_What the exercise asks:_
List all lines of the data that include the string "inverters".

-------- Records to process

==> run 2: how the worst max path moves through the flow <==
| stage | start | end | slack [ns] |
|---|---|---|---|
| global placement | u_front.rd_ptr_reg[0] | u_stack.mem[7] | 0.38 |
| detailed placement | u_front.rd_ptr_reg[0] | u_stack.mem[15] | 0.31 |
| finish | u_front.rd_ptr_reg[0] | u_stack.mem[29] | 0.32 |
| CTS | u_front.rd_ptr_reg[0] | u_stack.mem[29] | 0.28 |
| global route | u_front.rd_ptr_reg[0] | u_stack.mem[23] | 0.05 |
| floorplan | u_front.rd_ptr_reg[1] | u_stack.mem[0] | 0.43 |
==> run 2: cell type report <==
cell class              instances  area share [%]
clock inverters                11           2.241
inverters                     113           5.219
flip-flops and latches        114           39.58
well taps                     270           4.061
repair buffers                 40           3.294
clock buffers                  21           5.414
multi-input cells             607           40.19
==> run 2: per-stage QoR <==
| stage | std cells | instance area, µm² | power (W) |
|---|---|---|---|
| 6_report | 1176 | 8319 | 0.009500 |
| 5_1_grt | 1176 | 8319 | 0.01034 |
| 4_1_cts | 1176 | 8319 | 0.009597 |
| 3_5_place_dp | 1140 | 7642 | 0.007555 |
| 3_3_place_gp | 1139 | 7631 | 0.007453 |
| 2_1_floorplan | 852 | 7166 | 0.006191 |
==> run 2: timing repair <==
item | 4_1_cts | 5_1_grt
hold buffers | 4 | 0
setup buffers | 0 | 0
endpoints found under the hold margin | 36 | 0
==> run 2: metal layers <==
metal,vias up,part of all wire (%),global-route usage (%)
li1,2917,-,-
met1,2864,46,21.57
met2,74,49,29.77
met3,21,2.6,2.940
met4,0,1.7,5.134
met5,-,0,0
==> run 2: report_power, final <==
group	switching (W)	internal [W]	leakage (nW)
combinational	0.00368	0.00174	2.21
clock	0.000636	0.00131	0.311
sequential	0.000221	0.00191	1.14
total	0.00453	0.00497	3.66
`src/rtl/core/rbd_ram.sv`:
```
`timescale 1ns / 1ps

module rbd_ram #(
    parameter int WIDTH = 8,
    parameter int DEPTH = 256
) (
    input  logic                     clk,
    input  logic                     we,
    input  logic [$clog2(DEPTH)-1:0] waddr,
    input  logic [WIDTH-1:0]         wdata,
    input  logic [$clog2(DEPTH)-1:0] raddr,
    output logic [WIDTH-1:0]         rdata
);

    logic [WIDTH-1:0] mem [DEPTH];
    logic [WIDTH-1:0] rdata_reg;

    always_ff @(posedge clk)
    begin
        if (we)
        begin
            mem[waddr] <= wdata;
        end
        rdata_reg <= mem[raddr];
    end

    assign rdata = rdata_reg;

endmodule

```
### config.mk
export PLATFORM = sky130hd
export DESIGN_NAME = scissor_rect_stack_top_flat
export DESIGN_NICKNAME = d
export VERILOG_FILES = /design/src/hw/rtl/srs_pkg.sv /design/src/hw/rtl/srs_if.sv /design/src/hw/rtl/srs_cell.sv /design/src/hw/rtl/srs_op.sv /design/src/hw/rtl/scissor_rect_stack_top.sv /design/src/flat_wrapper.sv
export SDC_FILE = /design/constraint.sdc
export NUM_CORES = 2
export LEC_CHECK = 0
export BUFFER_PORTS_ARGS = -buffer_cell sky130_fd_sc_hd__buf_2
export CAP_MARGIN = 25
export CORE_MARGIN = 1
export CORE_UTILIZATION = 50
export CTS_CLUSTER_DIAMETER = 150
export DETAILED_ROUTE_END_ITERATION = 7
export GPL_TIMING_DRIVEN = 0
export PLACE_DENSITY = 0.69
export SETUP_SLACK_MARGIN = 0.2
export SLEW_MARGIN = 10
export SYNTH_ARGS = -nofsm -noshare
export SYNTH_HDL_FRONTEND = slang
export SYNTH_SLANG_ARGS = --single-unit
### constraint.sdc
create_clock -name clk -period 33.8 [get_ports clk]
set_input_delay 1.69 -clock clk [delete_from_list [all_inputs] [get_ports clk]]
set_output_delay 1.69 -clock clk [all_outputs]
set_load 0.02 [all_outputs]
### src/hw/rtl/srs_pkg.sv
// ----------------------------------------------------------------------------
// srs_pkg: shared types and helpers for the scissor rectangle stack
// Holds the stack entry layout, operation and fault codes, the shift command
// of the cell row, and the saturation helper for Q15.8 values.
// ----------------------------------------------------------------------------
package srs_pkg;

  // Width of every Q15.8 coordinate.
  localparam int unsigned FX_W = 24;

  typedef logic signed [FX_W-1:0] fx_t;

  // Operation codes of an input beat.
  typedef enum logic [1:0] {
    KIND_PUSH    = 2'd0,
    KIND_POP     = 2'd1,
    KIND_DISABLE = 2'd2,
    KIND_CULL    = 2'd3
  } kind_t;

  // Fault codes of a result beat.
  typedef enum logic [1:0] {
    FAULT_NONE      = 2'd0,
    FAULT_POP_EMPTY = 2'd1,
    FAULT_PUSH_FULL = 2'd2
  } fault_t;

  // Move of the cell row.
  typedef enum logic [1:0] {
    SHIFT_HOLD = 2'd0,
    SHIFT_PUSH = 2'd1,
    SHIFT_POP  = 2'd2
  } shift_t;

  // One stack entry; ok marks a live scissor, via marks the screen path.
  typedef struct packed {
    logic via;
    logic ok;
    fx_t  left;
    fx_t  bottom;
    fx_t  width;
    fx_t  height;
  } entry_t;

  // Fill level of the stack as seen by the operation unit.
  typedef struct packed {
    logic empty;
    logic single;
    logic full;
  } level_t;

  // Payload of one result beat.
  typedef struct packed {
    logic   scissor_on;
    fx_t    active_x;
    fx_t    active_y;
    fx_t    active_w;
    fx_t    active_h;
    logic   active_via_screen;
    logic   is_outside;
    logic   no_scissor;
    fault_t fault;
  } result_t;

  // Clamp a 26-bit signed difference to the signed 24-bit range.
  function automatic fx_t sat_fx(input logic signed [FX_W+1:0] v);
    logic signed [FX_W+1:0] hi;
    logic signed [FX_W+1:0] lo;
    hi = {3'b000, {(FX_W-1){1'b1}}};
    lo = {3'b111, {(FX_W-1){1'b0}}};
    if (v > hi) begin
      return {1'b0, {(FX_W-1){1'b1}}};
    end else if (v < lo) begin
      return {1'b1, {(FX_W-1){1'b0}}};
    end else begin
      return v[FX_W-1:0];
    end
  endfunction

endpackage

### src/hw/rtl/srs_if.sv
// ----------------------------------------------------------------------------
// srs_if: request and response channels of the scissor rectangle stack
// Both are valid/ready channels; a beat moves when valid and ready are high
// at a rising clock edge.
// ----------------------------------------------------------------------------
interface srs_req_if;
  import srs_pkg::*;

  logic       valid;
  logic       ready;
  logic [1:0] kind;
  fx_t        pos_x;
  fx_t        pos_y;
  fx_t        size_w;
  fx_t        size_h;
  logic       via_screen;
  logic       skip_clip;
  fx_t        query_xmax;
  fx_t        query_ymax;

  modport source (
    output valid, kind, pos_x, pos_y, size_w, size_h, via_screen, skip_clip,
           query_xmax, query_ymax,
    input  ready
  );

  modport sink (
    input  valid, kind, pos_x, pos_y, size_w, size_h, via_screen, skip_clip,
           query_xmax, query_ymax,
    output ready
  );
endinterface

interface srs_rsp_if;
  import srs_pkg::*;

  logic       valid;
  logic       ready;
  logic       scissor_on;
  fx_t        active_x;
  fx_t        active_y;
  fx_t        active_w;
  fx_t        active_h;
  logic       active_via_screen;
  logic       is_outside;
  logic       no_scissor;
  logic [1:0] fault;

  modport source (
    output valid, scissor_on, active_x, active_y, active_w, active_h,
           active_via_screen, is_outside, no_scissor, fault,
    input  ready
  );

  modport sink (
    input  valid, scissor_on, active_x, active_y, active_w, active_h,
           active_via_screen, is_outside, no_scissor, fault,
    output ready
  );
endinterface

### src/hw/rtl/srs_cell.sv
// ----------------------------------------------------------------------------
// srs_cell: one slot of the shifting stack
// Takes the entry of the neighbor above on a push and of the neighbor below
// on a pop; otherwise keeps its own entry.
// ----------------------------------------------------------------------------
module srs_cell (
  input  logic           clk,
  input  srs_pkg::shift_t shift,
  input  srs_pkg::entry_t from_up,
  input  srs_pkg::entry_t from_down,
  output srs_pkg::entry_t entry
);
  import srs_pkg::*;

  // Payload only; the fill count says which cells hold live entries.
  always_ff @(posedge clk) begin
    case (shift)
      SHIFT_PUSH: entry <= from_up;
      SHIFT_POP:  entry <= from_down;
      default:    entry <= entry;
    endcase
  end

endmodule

----------------

_Task result:_
clock inverters                11           2.241
inverters                     113           5.219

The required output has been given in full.